BEGIN

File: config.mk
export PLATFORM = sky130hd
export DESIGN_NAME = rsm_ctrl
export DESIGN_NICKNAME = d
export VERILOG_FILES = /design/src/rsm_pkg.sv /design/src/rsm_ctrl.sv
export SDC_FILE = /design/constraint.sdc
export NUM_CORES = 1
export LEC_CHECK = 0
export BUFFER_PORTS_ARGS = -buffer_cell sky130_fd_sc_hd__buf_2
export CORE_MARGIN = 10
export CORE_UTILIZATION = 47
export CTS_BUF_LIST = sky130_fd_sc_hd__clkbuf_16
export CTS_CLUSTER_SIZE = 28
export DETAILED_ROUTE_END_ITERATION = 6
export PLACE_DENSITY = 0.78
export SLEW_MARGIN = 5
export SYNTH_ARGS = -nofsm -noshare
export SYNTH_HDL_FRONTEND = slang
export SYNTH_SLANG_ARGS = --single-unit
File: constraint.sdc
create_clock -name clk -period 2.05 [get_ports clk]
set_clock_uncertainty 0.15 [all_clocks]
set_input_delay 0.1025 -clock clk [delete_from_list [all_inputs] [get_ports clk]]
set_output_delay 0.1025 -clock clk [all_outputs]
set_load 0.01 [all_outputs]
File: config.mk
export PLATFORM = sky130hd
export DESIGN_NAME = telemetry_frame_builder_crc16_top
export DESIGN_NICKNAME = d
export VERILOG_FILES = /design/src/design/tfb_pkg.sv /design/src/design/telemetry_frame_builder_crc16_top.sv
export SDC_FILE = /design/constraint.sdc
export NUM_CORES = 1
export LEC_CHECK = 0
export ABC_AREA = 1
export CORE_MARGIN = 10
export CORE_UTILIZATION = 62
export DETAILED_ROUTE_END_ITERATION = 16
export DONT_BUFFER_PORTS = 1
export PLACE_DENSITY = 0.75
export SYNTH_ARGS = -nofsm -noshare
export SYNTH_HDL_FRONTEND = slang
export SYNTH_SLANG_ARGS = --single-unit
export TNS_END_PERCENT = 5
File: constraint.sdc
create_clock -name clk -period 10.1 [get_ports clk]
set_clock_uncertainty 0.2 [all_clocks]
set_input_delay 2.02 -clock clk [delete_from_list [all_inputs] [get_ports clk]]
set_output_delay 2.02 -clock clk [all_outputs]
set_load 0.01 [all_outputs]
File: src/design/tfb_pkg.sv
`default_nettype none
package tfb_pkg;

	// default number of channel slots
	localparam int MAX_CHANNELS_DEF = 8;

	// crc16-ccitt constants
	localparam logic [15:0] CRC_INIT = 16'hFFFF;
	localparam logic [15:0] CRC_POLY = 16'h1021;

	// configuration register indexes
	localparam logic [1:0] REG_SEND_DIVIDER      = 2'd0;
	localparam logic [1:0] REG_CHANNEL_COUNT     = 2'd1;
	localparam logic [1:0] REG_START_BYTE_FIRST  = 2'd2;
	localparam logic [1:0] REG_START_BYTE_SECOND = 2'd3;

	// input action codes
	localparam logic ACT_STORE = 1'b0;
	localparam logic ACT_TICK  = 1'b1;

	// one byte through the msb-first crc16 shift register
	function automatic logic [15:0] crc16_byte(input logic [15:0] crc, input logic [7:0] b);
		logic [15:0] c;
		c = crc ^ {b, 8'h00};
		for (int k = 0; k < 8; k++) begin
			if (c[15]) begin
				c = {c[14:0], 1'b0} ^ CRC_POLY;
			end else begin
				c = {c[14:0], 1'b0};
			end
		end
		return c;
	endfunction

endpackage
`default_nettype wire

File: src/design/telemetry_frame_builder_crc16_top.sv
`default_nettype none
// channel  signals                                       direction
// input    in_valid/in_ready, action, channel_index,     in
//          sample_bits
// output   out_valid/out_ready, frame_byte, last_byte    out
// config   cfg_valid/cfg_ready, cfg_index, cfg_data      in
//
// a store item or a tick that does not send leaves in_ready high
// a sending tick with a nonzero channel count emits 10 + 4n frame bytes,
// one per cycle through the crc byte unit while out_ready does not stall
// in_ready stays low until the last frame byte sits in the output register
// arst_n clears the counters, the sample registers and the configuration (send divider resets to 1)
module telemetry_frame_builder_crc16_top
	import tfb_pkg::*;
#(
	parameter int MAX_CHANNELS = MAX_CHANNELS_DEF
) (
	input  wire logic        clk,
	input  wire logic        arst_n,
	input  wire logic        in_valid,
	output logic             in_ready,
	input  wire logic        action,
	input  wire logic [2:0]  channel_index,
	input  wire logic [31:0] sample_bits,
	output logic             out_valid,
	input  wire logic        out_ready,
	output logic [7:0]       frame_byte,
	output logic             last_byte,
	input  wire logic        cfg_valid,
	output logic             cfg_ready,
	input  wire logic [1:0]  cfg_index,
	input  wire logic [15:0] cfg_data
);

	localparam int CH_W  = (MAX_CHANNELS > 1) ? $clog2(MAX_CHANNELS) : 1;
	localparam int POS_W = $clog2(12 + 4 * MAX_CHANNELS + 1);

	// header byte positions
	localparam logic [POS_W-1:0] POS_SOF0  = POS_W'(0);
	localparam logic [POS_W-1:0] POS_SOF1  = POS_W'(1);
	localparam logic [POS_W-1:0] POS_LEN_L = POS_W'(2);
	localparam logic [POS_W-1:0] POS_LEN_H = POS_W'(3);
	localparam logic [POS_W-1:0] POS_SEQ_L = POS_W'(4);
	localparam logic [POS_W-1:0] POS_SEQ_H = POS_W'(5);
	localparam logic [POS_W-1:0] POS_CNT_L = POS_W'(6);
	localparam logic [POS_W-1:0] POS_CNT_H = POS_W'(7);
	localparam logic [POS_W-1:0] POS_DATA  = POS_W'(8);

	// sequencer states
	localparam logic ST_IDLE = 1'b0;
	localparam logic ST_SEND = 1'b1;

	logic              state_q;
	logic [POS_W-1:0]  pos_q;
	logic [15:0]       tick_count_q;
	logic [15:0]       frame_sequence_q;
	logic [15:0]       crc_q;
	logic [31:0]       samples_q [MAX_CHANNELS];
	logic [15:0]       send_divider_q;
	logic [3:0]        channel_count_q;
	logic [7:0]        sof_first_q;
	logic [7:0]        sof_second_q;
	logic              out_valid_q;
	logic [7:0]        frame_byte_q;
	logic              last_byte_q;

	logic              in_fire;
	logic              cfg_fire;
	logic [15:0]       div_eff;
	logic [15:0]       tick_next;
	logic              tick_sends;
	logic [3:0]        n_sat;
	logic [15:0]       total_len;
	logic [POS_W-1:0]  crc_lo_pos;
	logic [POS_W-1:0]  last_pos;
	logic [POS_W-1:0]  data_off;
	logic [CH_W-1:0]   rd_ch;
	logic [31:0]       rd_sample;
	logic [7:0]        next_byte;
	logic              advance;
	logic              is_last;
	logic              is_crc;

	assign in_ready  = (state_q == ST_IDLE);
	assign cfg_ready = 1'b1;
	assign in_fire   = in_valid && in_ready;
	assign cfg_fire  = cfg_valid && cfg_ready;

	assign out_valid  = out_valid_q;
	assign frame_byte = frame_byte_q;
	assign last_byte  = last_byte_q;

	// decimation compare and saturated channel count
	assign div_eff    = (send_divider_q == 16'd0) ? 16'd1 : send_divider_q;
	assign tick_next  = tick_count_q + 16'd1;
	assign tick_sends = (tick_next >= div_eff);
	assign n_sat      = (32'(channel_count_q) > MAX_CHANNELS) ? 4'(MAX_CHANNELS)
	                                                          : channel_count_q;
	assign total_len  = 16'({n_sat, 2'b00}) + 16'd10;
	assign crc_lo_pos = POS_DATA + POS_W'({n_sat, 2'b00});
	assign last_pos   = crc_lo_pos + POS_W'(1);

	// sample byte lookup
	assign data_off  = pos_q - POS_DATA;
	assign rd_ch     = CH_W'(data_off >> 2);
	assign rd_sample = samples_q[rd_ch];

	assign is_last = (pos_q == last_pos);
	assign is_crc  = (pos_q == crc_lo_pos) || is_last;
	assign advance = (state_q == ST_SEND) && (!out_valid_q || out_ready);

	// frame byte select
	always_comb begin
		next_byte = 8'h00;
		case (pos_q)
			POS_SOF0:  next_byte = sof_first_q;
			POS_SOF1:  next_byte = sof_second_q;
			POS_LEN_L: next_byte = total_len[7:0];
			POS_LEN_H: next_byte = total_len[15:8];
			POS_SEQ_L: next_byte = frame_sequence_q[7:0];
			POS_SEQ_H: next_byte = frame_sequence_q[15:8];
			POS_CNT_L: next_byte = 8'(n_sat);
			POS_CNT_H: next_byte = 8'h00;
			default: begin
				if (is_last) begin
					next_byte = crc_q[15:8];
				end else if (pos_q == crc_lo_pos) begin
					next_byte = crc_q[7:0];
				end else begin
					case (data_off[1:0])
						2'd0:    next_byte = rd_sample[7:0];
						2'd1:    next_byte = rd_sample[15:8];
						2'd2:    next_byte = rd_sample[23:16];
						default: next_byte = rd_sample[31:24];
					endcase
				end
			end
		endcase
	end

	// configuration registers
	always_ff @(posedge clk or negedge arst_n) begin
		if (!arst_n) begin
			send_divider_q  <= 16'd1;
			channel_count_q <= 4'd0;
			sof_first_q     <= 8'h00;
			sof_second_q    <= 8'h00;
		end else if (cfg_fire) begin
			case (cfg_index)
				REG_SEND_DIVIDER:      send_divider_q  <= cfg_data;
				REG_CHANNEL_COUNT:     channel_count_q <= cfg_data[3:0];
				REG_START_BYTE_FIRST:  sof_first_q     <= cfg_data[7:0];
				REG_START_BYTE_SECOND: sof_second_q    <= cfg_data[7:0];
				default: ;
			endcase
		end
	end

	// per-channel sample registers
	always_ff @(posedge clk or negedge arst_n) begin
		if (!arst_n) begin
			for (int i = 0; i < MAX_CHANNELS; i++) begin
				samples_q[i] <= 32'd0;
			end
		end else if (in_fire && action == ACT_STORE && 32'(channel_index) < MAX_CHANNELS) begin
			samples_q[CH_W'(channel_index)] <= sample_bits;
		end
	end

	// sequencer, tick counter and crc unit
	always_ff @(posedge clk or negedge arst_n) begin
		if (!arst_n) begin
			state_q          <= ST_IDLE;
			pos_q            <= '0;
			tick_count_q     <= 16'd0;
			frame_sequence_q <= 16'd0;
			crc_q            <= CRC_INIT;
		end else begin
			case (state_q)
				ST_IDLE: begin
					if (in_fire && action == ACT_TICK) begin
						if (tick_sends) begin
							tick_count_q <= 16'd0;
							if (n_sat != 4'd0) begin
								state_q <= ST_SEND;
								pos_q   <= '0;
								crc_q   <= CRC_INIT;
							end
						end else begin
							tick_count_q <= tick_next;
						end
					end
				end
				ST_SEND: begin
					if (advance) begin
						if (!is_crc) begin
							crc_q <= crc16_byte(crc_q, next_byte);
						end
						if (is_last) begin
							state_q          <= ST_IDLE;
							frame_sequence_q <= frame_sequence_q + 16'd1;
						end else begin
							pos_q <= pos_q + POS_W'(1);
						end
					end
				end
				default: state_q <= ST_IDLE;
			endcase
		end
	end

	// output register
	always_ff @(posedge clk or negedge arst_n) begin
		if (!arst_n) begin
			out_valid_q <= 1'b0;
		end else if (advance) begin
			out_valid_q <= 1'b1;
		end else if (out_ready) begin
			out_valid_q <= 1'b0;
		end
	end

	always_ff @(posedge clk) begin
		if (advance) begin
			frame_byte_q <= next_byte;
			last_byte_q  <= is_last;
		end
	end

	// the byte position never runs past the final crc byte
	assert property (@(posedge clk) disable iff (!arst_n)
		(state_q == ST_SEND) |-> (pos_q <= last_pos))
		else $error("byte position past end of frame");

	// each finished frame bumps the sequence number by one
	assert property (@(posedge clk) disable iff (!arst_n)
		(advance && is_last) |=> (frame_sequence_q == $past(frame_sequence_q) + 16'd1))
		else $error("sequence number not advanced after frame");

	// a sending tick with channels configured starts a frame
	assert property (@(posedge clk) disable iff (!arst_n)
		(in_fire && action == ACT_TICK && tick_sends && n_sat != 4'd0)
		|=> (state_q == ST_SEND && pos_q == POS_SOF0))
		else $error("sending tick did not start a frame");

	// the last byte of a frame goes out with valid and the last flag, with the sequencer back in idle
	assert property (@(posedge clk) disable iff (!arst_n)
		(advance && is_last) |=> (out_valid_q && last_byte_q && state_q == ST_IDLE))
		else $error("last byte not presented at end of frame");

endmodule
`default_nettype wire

END

■ **Activity**
In the data above, start at the line that has "import tfb_pkg::*;", stop after the line that has "output logic [7:0]", and print every line in between exactly as it stands.

■ **Response**
	import tfb_pkg::*;
#(
	parameter int MAX_CHANNELS = MAX_CHANNELS_DEF
) (
	input  wire logic        clk,
	input  wire logic        arst_n,
	input  wire logic        in_valid,
	output logic             in_ready,
	input  wire logic        action,
	input  wire logic [2:0]  channel_index,
	input  wire logic [31:0] sample_bits,
	output logic             out_valid,
	input  wire logic        out_ready,
	output logic [7:0]       frame_byte,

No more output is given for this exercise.